Орлов подумал: лед тронулся, успеть бы только сказать все до возвращения Орановского и Леонтьева, которые действительно могут помешать.
И сказал:
— По пути к вам я сделал крюк, чтобы побывать в шестом корпусе…
— Офицерам связи крюков делать не положено, — мягко заметил Жилинский.
— Виноват, но я действовал по просьбе командующего армией. И воочию видел разведку первого резервного корпуса противника, которую фон Белов послал далеко в наш тыл.
— Как? — удивился Жилинский. — На какой предмет, коль фон Белов находится в отступлении от Растенбурга — Бишофсбурга?
— На предмет выяснения сил на правом фланге второй армии и корпуса Благовещенского, дабы не допустить его соединения с левым флангом первой армии.
— Ах, перестаньте хоть вы морочить мне голову, штабс-капитан Орлов, ибо у меня и своих выдумщиков в штабе предостаточно, — раздраженно произнес Жилинский и продолжал: — Вон лежит новое донесение генерала Ренненкампфа, где черным по белому написано: корпуса Белова и Макензена отходят на запад, корпус Франсуа — в Кенигсберг, — кивнул он на пачку бумаг, что громоздились на его столе под фуражкой. — Путают вся и все: корпуса противника, их дислокацию, а ставку фронта обвиняют бог знает в чем.
— Нас, штаб фронта, неправильно информируют, нас явно дезинформируют, ваше превосходительство, — выпалил Орлов.
— Что-о-о? — мрачно произнес Жилинский и с укором сказал: — А я-то думал назначить вас генерального штаба моим личным офицером для связи с армиями и ставкой великого князя. А вы так дерзите…
Александр взволнованно ответил:
— Я и в мыслях не намерен был дерзить вам, ваше превосходительство. Наоборот, я преисполнен к вам самого глубокого уважения и именно поэтому намерен был сказать то, что сказал. Ибо первая армия упустила противника, а вам докладывает, что преследует его; ибо первая армия фактически бездействует, а вам докладывает, что гонит противника денно и нощно.
Жилинский начал терять терпение и мрачно сказал:
— Штабс-капитан, вы переходите всякие границы устава. Потрудитесь держаться, по крайней мере, в кабинете главнокомандующего, как подобает офицеру, коему, кстати, покорный ваш слуга оказывал свое покровительство, — и стал не спеша отдирать сургуч от пакета, а когда отодрал, разрезал конверт белым костяным ножом и стал читать рапорт-письмо Самсонова.

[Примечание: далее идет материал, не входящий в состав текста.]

`src/hccc_consts.vh`:
```
// constants of the host channel coupler control block
// assumes a 12-bit channel code, octal function numbering
`ifndef HCCC_CONSTS_VH
`define HCCC_CONSTS_VH

// channel code fields
`define HCCC_CODE_W        12
`define HCCC_UNIT_HI       11
`define HCCC_UNIT_LO       9
`define HCCC_OP_HI         11
`define HCCC_OP_LO         6
`define HCCC_PAT_W         10

// function codes, full 12 bits; octal 0001..0040 written in hex
`define HCCC_FN_PAIRED     12'h001
`define HCCC_FN_SINGLE     12'h002
`define HCCC_FN_RW_EN      12'h004
`define HCCC_FN_RW_OFF     12'h008
`define HCCC_FN_CLR_EN     12'h010
`define HCCC_FN_CLR_ST     12'h020

// function groups selected by the top two octal digits 01, 10, 11
`define HCCC_OP_MASK       6'h01
`define HCCC_OP_SET        6'h08
`define HCCC_OP_CLR        6'h09

// status register layout
`define HCCC_ST_W          12
`define HCCC_ST_WR_RDY     10
`define HCCC_ST_RD_RDY     11

// reset values
`define HCCC_ST_RST        12'h000
`define HCCC_MASK_RST      10'h000
`define HCCC_MODE_RST      1'b0

// mapping modes
`define HCCC_MODE_PAIRED   1'b0
`define HCCC_MODE_SINGLE   1'b1

// parity sense: 1 means total of data and parity is odd
`define HCCC_PAR_ODD       1'b1

// pin synchroniser depth
`define HCCC_SYNC_STAGES   3

`endif

```
`src/hccc_sync.v`:
```
// three-stage synchroniser with agreement filter for channel pins
// assumes inputs asynchronous to clock_in
`timescale 1ns/1ps
`default_nettype none

module hccc_sync #(
   parameter W = 1
) (
   input  wire         clock_in,
   input  wire         arst_n_in,
   input  wire [W-1:0] d_in,
   output wire [W-1:0] q_out
);

   reg [W-1:0] s1_q;
   reg [W-1:0] s2_q;
   reg [W-1:0] s3_q;
   genvar      i;

   always @(posedge clock_in or negedge arst_n_in) begin
      if (!arst_n_in) begin
         s1_q <= {W{1'b0}};
         s2_q <= {W{1'b0}};
         s3_q <= {W{1'b0}};
      end else begin
         // first stage feeds only the second
         s1_q <= d_in;
         s2_q <= s1_q;
         s3_q <= s2_q;
      end
   end

   // a bit changes only once stages two and three agree
   generate
      for (i = 0; i < W; i = i + 1) begin : g_filt
         reg filt_q;
         always @(posedge clock_in or negedge arst_n_in) begin
            if (!arst_n_in) begin
               filt_q <= 1'b0;
            end else if (s2_q[i] == s3_q[i]) begin
               filt_q <= s3_q[i];
            end
         end
         assign q_out[i] = filt_q;
      end
   endgenerate

endmodule // hccc_sync

`default_nettype wire

```
`src/hccc_coupler.v`:
```
// host channel coupler control: connect, functions, status, interrupt
// assumes channel pins asynchronous; minicomputer side on clock_in
`timescale 1ns/1ps
`default_nettype none
`include "hccc_consts.vh"

module hccc_coupler #(
   parameter       UNIT_W  = 3,
   parameter [0:0] PAR_ODD = `HCCC_PAR_ODD
) (
   input  wire        clock_in,
   input  wire        arst_n_in,
   // channel side pins
   input  wire        chan_connect_in,
   input  wire        chan_function_in,
   input  wire [11:0] chan_data_in,
   input  wire        chan_parity_in,
   input  wire [2:0]  unit_select_in,
   input  wire        unit_present_in,
   output wire        chan_reply_out,
   output wire        chan_reject_out,
   output wire        chan_irq_out,
   // minicomputer status and control channel
   input  wire        ctl_set_in,
   input  wire        ctl_clr_in,
   input  wire [11:0] ctl_pattern_in,
   output wire [11:0] ctl_status_out,
   output wire        ctl_connected_out,
   output wire        ctl_single_byte_mapping_out,
   // minicomputer data channel, outbound
   input  wire        dat_wr_in,
   input  wire [15:0] dat_word_in,
   output wire [11:0] dat_byte_first_out,
   output wire [11:0] dat_byte_second_out,
   output wire        dat_two_bytes_out,
   // minicomputer data channel, inbound
   input  wire        dat_byte_vld_in,
   input  wire [11:0] dat_byte_in,
   output wire [15:0] dat_word_out,
   output wire        dat_word_vld_out
);

   localparam SW = 2 + 1 + 12 + UNIT_W + 1;

   localparam [1:0] ST_IDLE  = 2'd0;
   localparam [1:0] ST_CONN  = 2'd1;
   localparam [1:0] ST_FUNC  = 2'd2;
   localparam [1:0] ST_HOLD  = 2'd3;

   // function kinds
   localparam [3:0] FK_NONE   = 4'd0;
   localparam [3:0] FK_PAIR   = 4'd1;
   localparam [3:0] FK_SINGLE = 4'd2;
   localparam [3:0] FK_RW_EN  = 4'd3;
   localparam [3:0] FK_RW_OFF = 4'd4;
   localparam [3:0] FK_CLR_EN = 4'd5;
   localparam [3:0] FK_CLR_ST = 4'd6;
   localparam [3:0] FK_MASK   = 4'd7;
   localparam [3:0] FK_SET    = 4'd8;
   localparam [3:0] FK_CLR    = 4'd9;

   function [3:0] fn_kind;
      input [11:0] code;
      begin
         case (code)
            `HCCC_FN_PAIRED: fn_kind = FK_PAIR;
            `HCCC_FN_SINGLE: fn_kind = FK_SINGLE;
            `HCCC_FN_RW_EN:  fn_kind = FK_RW_EN;
            `HCCC_FN_RW_OFF: fn_kind = FK_RW_OFF;
            `HCCC_FN_CLR_EN: fn_kind = FK_CLR_EN;
            `HCCC_FN_CLR_ST: fn_kind = FK_CLR_ST;
            default:
               case (code[`HCCC_OP_HI:`HCCC_OP_LO])
                  `HCCC_OP_MASK: fn_kind = FK_MASK;
                  `HCCC_OP_SET:  fn_kind = FK_SET;
                  `HCCC_OP_CLR:  fn_kind = FK_CLR;
                  default:       fn_kind = FK_NONE;
               endcase
         endcase
      end
   endfunction

   // synchronised pins
   wire [SW-1:0]     pins_s;
   wire              conn_s, func_s, par_s, present_s;
   wire [11:0]       data_s;
   wire [UNIT_W-1:0] unit_s;
   hccc_sync #(
      .W (SW)
   ) u_sync (
      .clock_in  (clock_in),
      .arst_n_in (arst_n_in),
      .d_in      ({chan_connect_in, chan_function_in, chan_parity_in,
                   chan_data_in, unit_select_in, unit_present_in}),
      .q_out     (pins_s)
   );
   assign {conn_s, func_s, par_s, data_s, unit_s, present_s} = pins_s;

   reg         conn_prev_q, func_prev_q;
   reg [1:0]   state_q, state_d;
   reg         reply_q, reply_d;
   reg         reject_q, reject_d;
   reg         connected_q, connected_d;
   reg         exec_d;
   reg         mode_q;
   reg         rw_en_q, rw_pend_q;
   reg         clr_en_q, clr_pend_q;
   reg [9:0]   mask_q;
   reg [11:0]  status_q, status_d;
   reg         irq_q;
   reg [11:0]  obyte0_q, obyte1_q;
   reg         otwo_q;
   reg [7:0]   ihalf_q;
   reg         iphase_q;
   reg [15:0]  iword_q;
   reg         ivld_q;

   wire conn_rise = conn_s & ~conn_prev_q;
   wire func_rise = func_s & ~func_prev_q;
   // parity sense chosen at build time
   wire par_ok    = ((^data_s) ^ par_s) == PAR_ODD;
   wire unit_hit  = data_s[`HCCC_UNIT_HI:`HCCC_UNIT_LO] == unit_s;
   wire [3:0] fk  = fn_kind(data_s);
   wire fn_ok     = (fk != FK_NONE) & par_ok;

   // answer sequencer: reply and reject stand until the strobe drops
   always @* begin
      state_d     = state_q;
      reply_d     = reply_q;
      reject_d    = reject_q;
      connected_d = connected_q;
      exec_d      = 1'b0;
      case (state_q)
         ST_IDLE: begin
            if (conn_rise) begin
               if (unit_hit & par_ok & present_s) begin
                  reply_d     = 1'b1;
                  connected_d = 1'b1;
                  state_d     = ST_CONN;
               end else if (!par_ok | (unit_hit & ~present_s)) begin
                  reject_d    = 1'b1;
                  connected_d = 1'b0;
                  state_d     = ST_CONN;
               end else begin
                  // another unit was addressed
                  connected_d = 1'b0;
                  state_d     = ST_HOLD;
               end
            end else if (func_rise & connected_q) begin
               if (fn_ok) begin
                  reply_d = 1'b1;
                  exec_d  = 1'b1;
                  state_d = ST_FUNC;
               end else begin
                  // silence lets the channel reject internally
                  state_d = ST_HOLD;
               end
            end
         end
         ST_CONN: begin
            if (!conn_s) begin
               reply_d  = 1'b0;
               reject_d = 1'b0;
               state_d  = ST_IDLE;
            end
         end
         ST_FUNC: begin
            if (!func_s) begin
               reply_d = 1'b0;
               state_d = ST_IDLE;
            end
         end
         ST_HOLD: begin
            if (!conn_s & !func_s) begin
               state_d = ST_IDLE;
            end
         end
         default: begin
            state_d  = ST_IDLE;
            reply_d  = 1'b0;
            reject_d = 1'b0;
         end
      endcase
   end

   always @(posedge clock_in or negedge arst_n_in) begin
      if (!arst_n_in) begin
         state_q     <= ST_IDLE;
         reply_q     <= 1'b0;
         reject_q    <= 1'b0;
         connected_q <= 1'b0;
         conn_prev_q <= 1'b0;
         func_prev_q <= 1'b0;
      end else begin
         conn_prev_q <= conn_s;
         func_prev_q <= func_s;
         state_q     <= state_d;
         reply_q     <= reply_d;
         reject_q    <= reject_d;
         connected_q <= connected_d;
      end
   end

   wire do_clr_st = exec_d & (fk == FK_CLR_ST);
   wire [9:0] pat = data_s[`HCCC_PAT_W-1:0];
   // status: minicomputer and channel may both set and clear;
   // any set wins over a clear landing in the same cycle
   always @* begin
      status_d = status_q;
      if (do_clr_st)
         status_d = `HCCC_ST_RST;
      if (exec_d & (fk == FK_CLR))
         status_d[9:0] = status_d[9:0] & ~pat;
      if (ctl_clr_in)
         status_d = status_d & ~ctl_pattern_in;
      if (exec_d & (fk == FK_SET))
         status_d[9:0] = status_d[9:0] | pat;
      if (ctl_set_in)
         status_d = status_d | ctl_pattern_in;
   end

   wire rw_event  = (status_d[`HCCC_ST_WR_RDY] &
                     ~status_q[`HCCC_ST_WR_RDY]) |
                    (status_d[`HCCC_ST_RD_RDY] &
                     ~status_q[`HCCC_ST_RD_RDY]);
   wire clr_event = ctl_clr_in & (status_q != `HCCC_ST_RST) &
                    (status_d == `HCCC_ST_RST);
   wire mask_hit  = |(mask_q & status_q[9:0]);

   always @(posedge clock_in or negedge arst_n_in) begin
      if (!arst_n_in) begin
         status_q   <= `HCCC_ST_RST;
         mode_q     <= `HCCC_MODE_RST;
         rw_en_q    <= 1'b0;
         rw_pend_q  <= 1'b0;
         clr_en_q   <= 1'b0;
         clr_pend_q <= 1'b0;
         mask_q     <= `HCCC_MASK_RST;
         irq_q      <= 1'b0;
      end else begin
         status_q <= status_d;
         // interrupt does not look at the connection state
         irq_q    <= rw_pend_q | clr_pend_q | mask_hit;
         if (exec_d & (fk == FK_PAIR)) begin
            mode_q <= `HCCC_MODE_PAIRED;
         end
         if (exec_d & (fk == FK_SINGLE)) begin
            mode_q <= `HCCC_MODE_SINGLE;
         end
         if (exec_d & (fk == FK_MASK)) begin
            mask_q <= pat;
         end
         // the cancelling function also drops the enable, so it wins
         if (exec_d & (fk == FK_RW_OFF)) begin
            rw_en_q   <= 1'b0;
            rw_pend_q <= 1'b0;
         end else begin
            if (exec_d & (fk == FK_RW_EN)) begin
               rw_en_q <= 1'b1;
            end
            if (rw_en_q & rw_event) begin
               rw_pend_q <= 1'b1;
            end
         end
         if (do_clr_st) begin
            clr_en_q   <= 1'b0;
            clr_pend_q <= 1'b0;
         end else begin
            if (exec_d & (fk == FK_CLR_EN)) begin
               clr_en_q <= 1'b1;
            end
            if (clr_en_q & clr_event) begin
               clr_pend_q <= 1'b1;
            end
         end
      end
   end

   // outbound mapping, word to channel bytes
   always @(posedge clock_in or negedge arst_n_in) begin
      if (!arst_n_in) begin
         obyte0_q <= 12'h000;
         obyte1_q <= 12'h000;
         otwo_q   <= 1'b0;
      end else if (dat_wr_in) begin
         if (mode_q == `HCCC_MODE_SINGLE) begin
            obyte0_q <= {dat_word_in[13:8], dat_word_in[5:0]};
            obyte1_q <= 12'h000;
            otwo_q   <= 1'b0;
         end else begin
            obyte0_q <= {4'h0, dat_word_in[15:8]};
            obyte1_q <= {4'h0, dat_word_in[7:0]};
            otwo_q   <= 1'b1;
         end
      end
   end

   // inbound mapping, channel bytes to word; a mode change
   // restarts pairing so a stray half byte is dropped
   always @(posedge clock_in or negedge arst_n_in) begin
      if (!arst_n_in) begin
         ihalf_q  <= 8'h00;
         iphase_q <= 1'b0;
         iword_q  <= 16'h0000;
         ivld_q   <= 1'b0;
      end else begin
         ivld_q <= 1'b0;
         if (exec_d & ((fk == FK_PAIR) | (fk == FK_SINGLE))) begin
            iphase_q <= 1'b0;
         end else if (dat_byte_vld_in) begin
            if (mode_q == `HCCC_MODE_SINGLE) begin
               iword_q <= {2'b00, dat_byte_in[11:6],
                           2'b00, dat_byte_in[5:0]};
               ivld_q  <= 1'b1;
            end else if (!iphase_q) begin
               ihalf_q  <= dat_byte_in[7:0];
               iphase_q <= 1'b1;
            end else begin
               iword_q  <= {ihalf_q, dat_byte_in[7:0]};
               ivld_q   <= 1'b1;
               iphase_q <= 1'b0;
            end
         end
      end
   end

   assign chan_reply_out              = reply_q;
   assign chan_reject_out             = reject_q;
   assign chan_irq_out                = irq_q;
   // status and control channel
   assign ctl_status_out              = status_q;
   assign ctl_connected_out           = connected_q;
   assign ctl_single_byte_mapping_out = mode_q;
   // data channel
   assign dat_byte_first_out          = obyte0_q;
   assign dat_byte_second_out         = obyte1_q;
   assign dat_two_bytes_out           = otwo_q;
   assign dat_word_out                = iword_q;
   assign dat_word_vld_out            = ivld_q;

endmodule // hccc_coupler

`default_nettype wire

```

Орлов внимательно следил за выражением его лица: вот оно сначала потемнело, потом загорелось легким багрянцем и наконец пыхнуло огнем, и он разлился от самых глаз, маленьких и зорких, до ушей, небольших, прижатых к голове понадежней. И лишь после этого раздался шлепок ладошки по столу и негромкое восклицание:
— Так и знал: виноваты все, но никак не его превосходительство, Александр Васильевич… Топтание, изволите видеть, на месте всей первой армии… Преступная бездеятельность и трусость хана Нахичеванского, не желающего ринуться в тыл противника… Введение Рен-ненкампфом в печальное заблуждение ставок фронта и верховного и так далее, и тому подобное. Нет, нет, я такого рапорта-письма не видел и не читал. Возьмите его, штабс-капитан, и верните генералу Самсонову, — говорил он, не повышая голоса и отодвигая от себя рапорт-письмо, словно оно могло укусить его, однако же встал, вышел из-за стола и, взяв лупу и посмотрев на карту, что висела позади стола, под портретом царя, принялся рассматривать ее так и этак и наконец убежденно сказал:
— Ничего катастрофического не вижу. Первый корпус противника укрылся в Кенигсберге, семнадцатый отступает на запад, первый резервный тоже. А хан Нахичеванский все время движется впереди пехоты и ведет рекогносцировку в районе Мюльхаузен — Эйлау — Ландсберг. Перед второй армией, в частности — перед первым и двадцать третьим корпусом, действуют, в виду защиты Гильгенбурга — Лаутенбурга, один двадцатый корпус противника, опирающийся на укрепленные дефиле. Но во фланг ему и фронт наступает пятнадцатый корпус Мартоса. Против же тринадцатого корпуса Клюева решительно нет никого. Чего испугался Александр Васильевич и почему требует возвращения второго корпуса и выказывает неподобающее небрежение к директивам ставки фронта, а значит, и главной квартиры верховного, коего приказы надлежит выполнять беспрекословно, а не торговаться, как на Нижегородской ярмарке?